--- START ---

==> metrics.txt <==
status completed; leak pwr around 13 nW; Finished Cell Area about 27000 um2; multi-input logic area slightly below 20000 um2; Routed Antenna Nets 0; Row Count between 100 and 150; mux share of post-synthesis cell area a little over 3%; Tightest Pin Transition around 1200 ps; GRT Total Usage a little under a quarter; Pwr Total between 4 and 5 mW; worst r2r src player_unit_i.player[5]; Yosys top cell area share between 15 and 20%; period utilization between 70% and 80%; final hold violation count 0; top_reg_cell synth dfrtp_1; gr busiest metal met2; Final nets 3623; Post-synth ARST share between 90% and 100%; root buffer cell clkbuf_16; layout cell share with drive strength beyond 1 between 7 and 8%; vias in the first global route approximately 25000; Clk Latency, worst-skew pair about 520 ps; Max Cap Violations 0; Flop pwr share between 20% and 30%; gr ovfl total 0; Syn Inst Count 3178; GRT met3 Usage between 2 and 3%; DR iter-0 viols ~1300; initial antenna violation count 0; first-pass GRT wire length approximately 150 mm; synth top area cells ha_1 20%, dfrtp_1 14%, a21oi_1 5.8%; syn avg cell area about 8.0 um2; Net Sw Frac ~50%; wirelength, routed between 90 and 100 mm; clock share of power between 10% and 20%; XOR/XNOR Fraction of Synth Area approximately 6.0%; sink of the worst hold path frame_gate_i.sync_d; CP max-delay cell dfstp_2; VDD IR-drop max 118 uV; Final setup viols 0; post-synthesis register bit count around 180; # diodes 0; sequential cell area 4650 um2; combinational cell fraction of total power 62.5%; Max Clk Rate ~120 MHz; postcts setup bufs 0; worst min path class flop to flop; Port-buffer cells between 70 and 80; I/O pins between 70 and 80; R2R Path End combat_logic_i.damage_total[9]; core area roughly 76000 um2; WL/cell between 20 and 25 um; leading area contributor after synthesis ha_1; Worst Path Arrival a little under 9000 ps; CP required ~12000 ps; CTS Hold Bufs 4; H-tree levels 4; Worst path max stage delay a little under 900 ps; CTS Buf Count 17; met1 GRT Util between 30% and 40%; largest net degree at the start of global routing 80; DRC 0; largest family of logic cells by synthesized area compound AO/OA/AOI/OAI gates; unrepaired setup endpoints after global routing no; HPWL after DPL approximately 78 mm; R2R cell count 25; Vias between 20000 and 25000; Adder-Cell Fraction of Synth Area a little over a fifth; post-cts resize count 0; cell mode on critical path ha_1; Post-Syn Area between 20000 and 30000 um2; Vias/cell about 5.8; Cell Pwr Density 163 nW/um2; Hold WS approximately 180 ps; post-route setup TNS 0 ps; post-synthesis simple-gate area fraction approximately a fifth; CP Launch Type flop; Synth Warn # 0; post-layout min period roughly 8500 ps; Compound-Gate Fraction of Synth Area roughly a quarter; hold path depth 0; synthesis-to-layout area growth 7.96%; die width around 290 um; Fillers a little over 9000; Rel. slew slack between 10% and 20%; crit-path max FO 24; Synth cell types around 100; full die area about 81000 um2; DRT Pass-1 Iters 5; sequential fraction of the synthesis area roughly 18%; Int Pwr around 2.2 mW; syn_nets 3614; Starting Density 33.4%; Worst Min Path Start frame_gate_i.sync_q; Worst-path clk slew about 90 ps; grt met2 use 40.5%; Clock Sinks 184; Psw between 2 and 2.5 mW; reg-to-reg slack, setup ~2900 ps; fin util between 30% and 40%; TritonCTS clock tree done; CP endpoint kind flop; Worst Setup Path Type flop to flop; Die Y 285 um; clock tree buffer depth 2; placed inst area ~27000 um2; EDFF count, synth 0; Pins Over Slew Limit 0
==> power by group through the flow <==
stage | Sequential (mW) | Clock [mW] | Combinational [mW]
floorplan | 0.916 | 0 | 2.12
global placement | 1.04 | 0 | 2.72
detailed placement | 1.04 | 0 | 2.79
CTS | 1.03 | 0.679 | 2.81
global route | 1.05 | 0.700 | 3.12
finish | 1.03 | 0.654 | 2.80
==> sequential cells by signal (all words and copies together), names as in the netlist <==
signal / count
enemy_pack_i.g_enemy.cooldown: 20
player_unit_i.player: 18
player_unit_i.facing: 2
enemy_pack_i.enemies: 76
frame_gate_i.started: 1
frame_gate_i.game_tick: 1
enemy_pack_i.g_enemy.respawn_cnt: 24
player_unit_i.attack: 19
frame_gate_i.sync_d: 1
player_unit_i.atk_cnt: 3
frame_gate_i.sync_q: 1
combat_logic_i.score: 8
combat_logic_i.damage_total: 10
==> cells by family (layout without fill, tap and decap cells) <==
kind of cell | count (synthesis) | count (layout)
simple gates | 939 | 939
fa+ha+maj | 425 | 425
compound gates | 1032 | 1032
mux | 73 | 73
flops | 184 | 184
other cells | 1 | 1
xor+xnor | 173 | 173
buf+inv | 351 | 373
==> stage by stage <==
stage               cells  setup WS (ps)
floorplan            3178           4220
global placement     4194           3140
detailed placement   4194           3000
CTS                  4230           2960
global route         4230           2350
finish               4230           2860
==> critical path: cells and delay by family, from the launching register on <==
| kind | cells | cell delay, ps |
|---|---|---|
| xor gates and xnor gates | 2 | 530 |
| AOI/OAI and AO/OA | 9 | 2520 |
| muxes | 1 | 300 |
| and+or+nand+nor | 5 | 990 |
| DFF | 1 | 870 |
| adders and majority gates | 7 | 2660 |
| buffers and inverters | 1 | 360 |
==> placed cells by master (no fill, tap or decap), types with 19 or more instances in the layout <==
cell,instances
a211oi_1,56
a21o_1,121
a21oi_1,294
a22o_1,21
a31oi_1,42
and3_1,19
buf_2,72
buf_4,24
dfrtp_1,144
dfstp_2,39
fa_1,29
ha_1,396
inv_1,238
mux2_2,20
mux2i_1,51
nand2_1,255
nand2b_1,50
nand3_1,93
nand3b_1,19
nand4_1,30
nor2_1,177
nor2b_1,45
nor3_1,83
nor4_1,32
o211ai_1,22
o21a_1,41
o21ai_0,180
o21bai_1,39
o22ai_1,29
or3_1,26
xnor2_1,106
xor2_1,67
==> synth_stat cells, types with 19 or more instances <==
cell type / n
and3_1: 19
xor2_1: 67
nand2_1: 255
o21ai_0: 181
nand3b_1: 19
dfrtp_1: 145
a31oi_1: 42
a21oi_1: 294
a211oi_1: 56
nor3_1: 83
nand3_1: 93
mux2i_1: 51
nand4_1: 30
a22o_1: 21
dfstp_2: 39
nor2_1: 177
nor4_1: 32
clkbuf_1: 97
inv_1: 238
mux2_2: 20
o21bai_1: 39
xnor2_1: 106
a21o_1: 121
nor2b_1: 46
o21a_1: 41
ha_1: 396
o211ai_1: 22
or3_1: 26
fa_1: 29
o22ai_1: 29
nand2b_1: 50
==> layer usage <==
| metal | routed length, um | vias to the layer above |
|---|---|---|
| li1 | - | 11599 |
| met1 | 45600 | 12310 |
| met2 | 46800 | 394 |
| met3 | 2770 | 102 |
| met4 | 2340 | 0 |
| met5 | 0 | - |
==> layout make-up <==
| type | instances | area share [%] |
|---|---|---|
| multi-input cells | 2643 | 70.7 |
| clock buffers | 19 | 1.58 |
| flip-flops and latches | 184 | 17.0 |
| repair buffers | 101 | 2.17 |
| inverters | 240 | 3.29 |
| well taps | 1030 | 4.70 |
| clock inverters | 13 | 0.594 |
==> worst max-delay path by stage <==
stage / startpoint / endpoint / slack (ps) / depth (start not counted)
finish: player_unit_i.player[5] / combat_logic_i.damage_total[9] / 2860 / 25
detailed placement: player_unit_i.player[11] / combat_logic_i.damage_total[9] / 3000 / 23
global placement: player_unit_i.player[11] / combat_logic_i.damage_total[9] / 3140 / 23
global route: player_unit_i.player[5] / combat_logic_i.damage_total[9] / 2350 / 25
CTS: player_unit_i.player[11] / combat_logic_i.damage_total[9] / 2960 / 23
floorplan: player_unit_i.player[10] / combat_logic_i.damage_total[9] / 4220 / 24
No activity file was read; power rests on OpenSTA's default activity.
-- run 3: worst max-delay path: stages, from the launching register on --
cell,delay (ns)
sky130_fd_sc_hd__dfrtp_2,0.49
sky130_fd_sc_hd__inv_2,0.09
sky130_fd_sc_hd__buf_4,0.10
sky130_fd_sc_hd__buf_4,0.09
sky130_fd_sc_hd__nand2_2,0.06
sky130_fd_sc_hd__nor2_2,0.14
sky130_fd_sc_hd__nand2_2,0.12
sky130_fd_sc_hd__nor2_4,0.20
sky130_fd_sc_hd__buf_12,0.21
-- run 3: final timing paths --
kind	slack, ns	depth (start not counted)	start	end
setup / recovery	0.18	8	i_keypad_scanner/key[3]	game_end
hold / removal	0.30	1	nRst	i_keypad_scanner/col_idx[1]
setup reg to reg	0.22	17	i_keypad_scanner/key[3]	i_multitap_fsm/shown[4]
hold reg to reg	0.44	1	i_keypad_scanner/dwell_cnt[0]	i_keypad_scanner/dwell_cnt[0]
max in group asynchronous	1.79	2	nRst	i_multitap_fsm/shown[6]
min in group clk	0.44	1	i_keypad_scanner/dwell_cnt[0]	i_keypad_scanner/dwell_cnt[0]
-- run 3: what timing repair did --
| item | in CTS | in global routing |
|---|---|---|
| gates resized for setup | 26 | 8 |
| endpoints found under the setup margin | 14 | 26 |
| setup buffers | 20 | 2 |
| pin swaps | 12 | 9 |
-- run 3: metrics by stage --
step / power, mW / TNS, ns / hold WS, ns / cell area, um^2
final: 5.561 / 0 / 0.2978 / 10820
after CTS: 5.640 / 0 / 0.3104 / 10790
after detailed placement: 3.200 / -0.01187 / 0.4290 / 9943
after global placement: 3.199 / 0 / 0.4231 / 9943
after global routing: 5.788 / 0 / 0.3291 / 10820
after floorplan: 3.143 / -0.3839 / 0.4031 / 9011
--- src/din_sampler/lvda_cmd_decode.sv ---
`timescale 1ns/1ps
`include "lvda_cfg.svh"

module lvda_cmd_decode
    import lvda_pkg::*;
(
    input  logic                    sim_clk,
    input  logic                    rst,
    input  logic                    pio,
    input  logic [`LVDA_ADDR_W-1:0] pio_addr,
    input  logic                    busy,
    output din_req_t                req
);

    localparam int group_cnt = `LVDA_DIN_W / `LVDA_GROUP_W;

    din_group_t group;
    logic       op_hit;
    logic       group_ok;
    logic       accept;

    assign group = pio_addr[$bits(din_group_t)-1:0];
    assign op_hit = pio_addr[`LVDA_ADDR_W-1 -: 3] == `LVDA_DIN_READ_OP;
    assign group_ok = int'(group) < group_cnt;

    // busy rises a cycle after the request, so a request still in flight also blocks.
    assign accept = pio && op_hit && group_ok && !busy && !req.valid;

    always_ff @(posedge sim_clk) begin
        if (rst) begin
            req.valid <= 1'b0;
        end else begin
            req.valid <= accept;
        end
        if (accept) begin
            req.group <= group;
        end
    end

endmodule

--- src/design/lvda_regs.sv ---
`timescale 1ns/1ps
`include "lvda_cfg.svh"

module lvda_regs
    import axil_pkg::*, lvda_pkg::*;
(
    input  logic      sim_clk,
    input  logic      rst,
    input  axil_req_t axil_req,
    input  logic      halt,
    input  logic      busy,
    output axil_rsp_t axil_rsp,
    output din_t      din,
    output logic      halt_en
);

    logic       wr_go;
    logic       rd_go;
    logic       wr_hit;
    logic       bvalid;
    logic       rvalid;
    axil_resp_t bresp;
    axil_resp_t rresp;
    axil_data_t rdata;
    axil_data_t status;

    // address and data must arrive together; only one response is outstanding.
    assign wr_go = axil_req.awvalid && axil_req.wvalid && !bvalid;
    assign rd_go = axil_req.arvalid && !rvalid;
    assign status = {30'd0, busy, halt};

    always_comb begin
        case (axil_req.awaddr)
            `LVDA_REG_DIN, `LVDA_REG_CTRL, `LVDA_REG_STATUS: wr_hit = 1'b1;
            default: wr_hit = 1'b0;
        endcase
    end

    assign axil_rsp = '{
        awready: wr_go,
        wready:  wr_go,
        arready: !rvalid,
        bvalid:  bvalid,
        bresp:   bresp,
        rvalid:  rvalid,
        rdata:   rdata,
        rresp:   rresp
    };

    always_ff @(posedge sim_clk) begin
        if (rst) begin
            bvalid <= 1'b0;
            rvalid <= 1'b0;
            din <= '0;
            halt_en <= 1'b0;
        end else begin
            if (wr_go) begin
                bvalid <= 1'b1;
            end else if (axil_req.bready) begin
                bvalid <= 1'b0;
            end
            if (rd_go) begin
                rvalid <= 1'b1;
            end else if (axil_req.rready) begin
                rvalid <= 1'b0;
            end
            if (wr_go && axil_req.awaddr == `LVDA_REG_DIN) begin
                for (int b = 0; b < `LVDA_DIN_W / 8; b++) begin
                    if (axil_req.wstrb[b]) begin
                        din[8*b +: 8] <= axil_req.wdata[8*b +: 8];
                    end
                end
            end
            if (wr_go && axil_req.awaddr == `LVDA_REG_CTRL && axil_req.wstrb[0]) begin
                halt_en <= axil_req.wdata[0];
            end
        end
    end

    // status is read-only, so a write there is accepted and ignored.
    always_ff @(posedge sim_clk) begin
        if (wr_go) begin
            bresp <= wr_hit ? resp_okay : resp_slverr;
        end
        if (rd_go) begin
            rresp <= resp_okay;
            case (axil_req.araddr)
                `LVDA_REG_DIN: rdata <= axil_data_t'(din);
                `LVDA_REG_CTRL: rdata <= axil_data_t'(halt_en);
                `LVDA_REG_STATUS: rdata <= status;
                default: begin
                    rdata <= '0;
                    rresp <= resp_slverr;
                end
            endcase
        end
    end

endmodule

--- END ---
--- START ---

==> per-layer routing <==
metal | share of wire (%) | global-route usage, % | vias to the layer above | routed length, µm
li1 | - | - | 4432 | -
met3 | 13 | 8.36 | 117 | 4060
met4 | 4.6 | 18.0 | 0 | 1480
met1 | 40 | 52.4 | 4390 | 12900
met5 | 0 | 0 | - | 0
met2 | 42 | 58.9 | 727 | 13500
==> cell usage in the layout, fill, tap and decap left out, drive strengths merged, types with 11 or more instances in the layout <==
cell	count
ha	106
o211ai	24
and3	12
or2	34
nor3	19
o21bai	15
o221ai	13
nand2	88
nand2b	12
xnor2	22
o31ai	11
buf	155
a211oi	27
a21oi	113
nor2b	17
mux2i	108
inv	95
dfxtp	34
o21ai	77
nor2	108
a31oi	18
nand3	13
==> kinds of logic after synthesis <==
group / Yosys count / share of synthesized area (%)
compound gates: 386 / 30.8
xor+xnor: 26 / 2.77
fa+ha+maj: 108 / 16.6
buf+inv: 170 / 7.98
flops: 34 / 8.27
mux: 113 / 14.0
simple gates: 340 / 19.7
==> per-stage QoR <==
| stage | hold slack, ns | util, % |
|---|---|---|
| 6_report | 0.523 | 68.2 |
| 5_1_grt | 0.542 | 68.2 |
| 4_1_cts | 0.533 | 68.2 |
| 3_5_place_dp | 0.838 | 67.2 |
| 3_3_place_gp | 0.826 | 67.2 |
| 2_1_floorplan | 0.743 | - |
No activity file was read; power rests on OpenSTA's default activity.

--- END ---
--- START ---

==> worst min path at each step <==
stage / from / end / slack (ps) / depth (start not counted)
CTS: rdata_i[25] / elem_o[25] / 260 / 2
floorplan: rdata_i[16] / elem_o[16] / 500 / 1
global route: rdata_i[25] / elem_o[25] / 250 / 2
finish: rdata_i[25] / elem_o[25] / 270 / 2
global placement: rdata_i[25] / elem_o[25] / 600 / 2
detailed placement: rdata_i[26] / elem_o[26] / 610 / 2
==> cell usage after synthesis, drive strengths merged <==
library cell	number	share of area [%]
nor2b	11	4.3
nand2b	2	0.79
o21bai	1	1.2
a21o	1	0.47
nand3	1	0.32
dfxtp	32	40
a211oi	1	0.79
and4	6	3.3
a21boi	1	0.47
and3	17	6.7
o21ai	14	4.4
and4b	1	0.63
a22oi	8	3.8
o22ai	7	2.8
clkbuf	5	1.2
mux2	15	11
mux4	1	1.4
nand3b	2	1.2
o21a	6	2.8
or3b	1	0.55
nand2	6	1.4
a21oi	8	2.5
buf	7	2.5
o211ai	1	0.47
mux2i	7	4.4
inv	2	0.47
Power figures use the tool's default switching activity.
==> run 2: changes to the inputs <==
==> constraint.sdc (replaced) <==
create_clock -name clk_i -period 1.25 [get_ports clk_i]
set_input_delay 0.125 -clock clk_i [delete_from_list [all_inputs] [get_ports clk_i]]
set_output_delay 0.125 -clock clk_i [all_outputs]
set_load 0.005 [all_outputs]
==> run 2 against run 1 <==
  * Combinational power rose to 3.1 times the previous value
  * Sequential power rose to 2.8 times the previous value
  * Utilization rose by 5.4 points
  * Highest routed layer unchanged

--- END ---

Exercise directions — Here the job is to set down exactly the lines of the material above that fall between the one with "setup | 26 | 8 |" and the one with "final: 5.561 / 0 / 0.2978 / 10820", inclusive, and nothing beyond them.

Problem solution —
| gates resized for setup | 26 | 8 |
| endpoints found under the setup margin | 14 | 26 |
| setup buffers | 20 | 2 |
| pin swaps | 12 | 9 |
-- run 3: metrics by stage --
step / power, mW / TNS, ns / hold WS, ns / cell area, um^2
final: 5.561 / 0 / 0.2978 / 10820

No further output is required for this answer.